→ Assignment
Below are the entries; return every line among them that holds the word "cycle".

[Data records — start]

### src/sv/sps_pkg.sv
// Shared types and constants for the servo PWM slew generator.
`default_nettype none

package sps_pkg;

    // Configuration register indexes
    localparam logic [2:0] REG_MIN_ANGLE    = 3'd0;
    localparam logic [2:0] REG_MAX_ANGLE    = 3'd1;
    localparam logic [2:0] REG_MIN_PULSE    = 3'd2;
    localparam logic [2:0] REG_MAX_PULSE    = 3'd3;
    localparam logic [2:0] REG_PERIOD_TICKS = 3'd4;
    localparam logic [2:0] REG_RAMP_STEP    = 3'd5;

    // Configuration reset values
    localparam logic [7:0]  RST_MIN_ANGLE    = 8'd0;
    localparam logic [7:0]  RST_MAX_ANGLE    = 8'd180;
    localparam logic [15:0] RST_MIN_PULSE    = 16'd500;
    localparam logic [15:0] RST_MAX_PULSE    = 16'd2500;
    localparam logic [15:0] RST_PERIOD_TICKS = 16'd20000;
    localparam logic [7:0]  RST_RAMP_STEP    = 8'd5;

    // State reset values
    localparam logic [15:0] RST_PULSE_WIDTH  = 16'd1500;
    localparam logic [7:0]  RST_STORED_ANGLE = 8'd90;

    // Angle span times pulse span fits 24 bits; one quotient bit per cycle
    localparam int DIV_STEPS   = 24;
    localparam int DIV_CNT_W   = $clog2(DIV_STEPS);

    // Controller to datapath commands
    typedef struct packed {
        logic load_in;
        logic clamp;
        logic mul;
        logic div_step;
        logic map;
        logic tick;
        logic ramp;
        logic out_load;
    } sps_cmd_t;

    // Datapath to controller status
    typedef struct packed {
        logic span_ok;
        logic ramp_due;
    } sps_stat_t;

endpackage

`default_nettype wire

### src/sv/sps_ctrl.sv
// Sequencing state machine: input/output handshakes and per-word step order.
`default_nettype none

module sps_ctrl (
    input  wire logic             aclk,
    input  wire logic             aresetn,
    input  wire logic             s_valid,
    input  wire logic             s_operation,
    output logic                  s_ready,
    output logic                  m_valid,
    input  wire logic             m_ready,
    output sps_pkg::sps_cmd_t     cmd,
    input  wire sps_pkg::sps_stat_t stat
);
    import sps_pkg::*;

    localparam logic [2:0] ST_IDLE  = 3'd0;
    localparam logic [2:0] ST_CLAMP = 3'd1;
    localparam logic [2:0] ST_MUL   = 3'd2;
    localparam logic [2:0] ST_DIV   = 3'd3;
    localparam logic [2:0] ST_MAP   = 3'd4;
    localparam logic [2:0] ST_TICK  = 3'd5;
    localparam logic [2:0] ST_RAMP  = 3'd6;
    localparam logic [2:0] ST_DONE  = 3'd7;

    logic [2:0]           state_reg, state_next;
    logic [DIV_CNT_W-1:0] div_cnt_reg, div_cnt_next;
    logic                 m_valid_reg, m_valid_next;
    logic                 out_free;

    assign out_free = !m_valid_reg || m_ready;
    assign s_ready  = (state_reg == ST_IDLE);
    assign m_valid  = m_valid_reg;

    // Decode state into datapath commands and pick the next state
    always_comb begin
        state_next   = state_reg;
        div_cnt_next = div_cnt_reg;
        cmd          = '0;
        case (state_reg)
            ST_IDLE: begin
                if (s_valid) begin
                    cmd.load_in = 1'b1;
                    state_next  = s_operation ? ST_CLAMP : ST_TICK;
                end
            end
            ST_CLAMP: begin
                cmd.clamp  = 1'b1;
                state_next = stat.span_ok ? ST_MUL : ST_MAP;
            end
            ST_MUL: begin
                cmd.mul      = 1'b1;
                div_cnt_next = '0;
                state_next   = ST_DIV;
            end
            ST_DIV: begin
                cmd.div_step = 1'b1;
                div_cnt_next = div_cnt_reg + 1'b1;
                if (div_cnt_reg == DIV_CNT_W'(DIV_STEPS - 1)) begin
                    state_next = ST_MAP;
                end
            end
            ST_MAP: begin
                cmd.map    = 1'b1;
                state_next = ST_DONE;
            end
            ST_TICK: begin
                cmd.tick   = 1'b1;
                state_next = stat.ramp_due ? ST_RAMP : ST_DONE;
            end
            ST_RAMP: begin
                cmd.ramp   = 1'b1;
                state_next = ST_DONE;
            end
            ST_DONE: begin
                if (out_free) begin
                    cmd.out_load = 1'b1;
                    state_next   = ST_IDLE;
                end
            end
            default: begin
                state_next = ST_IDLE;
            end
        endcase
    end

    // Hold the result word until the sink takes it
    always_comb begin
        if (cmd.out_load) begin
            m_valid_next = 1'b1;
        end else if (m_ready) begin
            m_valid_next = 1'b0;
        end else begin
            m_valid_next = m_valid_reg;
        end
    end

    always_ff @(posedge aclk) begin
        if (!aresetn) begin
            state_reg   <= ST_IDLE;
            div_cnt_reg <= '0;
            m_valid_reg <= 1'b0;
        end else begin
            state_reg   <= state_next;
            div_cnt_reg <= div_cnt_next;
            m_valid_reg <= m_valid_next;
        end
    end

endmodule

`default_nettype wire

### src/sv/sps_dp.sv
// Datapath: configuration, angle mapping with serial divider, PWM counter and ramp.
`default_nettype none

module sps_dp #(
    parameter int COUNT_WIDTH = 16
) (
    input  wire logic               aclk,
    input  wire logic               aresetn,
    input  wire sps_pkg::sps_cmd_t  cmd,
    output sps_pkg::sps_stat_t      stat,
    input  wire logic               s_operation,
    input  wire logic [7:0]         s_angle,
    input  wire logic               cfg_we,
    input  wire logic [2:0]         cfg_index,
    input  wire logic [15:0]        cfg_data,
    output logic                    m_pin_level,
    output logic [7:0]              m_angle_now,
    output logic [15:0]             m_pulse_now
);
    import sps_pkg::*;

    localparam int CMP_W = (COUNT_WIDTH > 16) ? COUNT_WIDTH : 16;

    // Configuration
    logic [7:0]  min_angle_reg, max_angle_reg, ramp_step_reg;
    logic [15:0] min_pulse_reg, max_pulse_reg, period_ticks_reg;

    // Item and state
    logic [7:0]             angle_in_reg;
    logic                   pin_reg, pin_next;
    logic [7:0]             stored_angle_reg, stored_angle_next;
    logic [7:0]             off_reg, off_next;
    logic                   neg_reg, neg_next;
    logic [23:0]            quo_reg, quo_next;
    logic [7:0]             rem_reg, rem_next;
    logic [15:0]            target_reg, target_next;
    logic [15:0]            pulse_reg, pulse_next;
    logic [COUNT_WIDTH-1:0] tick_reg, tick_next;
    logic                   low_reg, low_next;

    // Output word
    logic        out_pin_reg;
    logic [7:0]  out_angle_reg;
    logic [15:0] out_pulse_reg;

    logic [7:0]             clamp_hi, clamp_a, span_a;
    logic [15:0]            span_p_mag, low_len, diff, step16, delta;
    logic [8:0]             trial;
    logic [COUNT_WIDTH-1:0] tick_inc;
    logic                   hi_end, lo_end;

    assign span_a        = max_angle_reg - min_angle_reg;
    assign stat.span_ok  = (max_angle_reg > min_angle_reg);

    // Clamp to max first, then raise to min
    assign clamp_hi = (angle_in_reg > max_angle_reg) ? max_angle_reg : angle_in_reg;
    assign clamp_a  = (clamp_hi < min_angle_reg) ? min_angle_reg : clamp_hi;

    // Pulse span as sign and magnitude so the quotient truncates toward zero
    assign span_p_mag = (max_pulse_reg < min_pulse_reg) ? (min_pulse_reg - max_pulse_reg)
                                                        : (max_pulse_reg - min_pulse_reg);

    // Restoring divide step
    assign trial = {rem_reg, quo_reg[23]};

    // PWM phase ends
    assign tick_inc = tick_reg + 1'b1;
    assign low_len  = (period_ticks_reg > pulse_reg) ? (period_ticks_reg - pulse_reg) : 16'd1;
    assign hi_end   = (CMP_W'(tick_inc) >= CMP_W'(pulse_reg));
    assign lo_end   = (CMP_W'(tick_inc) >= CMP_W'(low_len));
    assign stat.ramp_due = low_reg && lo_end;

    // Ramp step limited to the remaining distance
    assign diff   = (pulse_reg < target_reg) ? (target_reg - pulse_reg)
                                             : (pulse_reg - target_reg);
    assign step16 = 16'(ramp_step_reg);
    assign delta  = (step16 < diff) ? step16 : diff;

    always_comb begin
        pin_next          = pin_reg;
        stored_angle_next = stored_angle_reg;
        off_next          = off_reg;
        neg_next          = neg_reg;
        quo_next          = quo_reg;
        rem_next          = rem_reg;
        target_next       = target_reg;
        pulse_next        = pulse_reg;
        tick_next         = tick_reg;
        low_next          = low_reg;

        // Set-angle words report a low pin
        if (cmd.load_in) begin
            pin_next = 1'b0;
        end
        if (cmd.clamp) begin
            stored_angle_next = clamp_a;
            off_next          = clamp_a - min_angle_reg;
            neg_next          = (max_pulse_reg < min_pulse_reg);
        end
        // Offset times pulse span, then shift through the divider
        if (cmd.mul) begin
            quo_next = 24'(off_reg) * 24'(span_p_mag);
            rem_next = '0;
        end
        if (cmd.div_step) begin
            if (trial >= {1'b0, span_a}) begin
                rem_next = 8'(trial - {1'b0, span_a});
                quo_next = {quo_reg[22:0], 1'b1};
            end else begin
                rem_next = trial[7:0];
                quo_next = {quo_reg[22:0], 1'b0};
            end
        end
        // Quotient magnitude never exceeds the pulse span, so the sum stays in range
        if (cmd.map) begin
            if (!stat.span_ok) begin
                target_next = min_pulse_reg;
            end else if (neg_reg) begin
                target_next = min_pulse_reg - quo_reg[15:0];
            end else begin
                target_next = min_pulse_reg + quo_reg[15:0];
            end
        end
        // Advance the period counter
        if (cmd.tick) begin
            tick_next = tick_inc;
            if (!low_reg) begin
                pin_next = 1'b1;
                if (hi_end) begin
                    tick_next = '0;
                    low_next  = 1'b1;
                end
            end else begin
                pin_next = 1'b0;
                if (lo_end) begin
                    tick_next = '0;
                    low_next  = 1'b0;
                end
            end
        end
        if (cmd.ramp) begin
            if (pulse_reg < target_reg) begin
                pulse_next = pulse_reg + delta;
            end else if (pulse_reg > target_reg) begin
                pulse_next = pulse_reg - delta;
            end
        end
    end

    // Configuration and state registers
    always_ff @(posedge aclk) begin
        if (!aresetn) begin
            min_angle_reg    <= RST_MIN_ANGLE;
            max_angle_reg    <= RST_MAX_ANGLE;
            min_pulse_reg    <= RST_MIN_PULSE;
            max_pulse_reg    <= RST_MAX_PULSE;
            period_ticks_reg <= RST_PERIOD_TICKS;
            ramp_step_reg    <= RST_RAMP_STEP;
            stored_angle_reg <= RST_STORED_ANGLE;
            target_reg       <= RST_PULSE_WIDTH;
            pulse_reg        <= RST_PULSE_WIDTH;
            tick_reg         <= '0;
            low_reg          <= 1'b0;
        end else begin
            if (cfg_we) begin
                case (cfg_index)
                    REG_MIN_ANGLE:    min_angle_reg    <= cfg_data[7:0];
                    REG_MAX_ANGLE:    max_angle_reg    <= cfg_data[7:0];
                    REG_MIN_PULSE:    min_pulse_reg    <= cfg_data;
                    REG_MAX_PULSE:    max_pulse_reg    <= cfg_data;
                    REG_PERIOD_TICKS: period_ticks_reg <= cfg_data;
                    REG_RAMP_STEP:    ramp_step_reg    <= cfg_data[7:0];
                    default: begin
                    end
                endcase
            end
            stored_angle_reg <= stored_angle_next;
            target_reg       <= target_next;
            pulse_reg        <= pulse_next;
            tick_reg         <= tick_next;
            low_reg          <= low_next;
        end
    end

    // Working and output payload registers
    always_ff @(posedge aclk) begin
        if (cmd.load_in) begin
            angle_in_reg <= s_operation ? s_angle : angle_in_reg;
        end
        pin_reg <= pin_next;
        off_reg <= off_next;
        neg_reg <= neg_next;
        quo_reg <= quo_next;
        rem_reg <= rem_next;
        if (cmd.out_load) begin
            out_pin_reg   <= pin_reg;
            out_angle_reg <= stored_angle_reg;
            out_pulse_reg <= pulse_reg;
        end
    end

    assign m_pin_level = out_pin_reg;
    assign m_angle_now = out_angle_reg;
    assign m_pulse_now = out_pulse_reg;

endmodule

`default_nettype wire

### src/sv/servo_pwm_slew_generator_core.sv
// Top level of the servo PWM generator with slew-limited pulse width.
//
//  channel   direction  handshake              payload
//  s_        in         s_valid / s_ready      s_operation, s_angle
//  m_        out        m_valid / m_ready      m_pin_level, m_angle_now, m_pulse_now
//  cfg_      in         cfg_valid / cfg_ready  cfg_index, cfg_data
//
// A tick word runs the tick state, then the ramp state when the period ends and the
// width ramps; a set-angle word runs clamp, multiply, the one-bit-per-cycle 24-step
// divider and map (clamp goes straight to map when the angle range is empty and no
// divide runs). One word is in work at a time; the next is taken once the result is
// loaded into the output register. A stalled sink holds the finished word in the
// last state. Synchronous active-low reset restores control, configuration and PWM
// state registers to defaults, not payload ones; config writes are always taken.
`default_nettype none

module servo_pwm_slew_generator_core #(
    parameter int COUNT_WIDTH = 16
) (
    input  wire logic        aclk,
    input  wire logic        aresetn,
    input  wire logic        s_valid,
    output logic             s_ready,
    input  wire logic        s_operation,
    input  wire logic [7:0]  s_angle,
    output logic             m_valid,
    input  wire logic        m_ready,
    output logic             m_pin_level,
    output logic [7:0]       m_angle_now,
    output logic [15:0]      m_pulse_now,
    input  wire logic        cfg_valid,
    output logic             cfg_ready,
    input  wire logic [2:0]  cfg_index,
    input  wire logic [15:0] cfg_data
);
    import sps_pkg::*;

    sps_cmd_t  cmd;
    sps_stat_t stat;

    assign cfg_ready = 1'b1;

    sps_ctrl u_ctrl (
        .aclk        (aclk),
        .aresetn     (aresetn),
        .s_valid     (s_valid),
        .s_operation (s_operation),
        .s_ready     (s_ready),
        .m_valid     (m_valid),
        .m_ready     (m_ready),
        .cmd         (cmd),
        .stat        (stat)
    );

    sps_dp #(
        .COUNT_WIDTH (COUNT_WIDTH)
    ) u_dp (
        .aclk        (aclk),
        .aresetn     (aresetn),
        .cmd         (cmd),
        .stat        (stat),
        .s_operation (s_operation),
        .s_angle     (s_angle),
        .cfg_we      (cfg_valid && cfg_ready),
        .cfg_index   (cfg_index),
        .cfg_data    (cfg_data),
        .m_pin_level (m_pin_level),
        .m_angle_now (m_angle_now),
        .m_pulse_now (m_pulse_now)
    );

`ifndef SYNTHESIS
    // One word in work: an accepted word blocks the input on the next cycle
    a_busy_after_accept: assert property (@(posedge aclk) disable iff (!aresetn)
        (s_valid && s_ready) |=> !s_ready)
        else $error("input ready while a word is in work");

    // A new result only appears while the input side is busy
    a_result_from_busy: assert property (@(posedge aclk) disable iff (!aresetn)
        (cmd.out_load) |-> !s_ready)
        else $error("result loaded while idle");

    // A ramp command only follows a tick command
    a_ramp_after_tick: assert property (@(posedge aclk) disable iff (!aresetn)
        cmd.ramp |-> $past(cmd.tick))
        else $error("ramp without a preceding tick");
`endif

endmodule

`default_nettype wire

[Data records — finish]

→ Answer
    // Angle span times pulse span fits 24 bits; one quotient bit per cycle
// width ramps; a set-angle word runs clamp, multiply, the one-bit-per-cycle 24-step
    // One word in work: an accepted word blocks the input on the next cycle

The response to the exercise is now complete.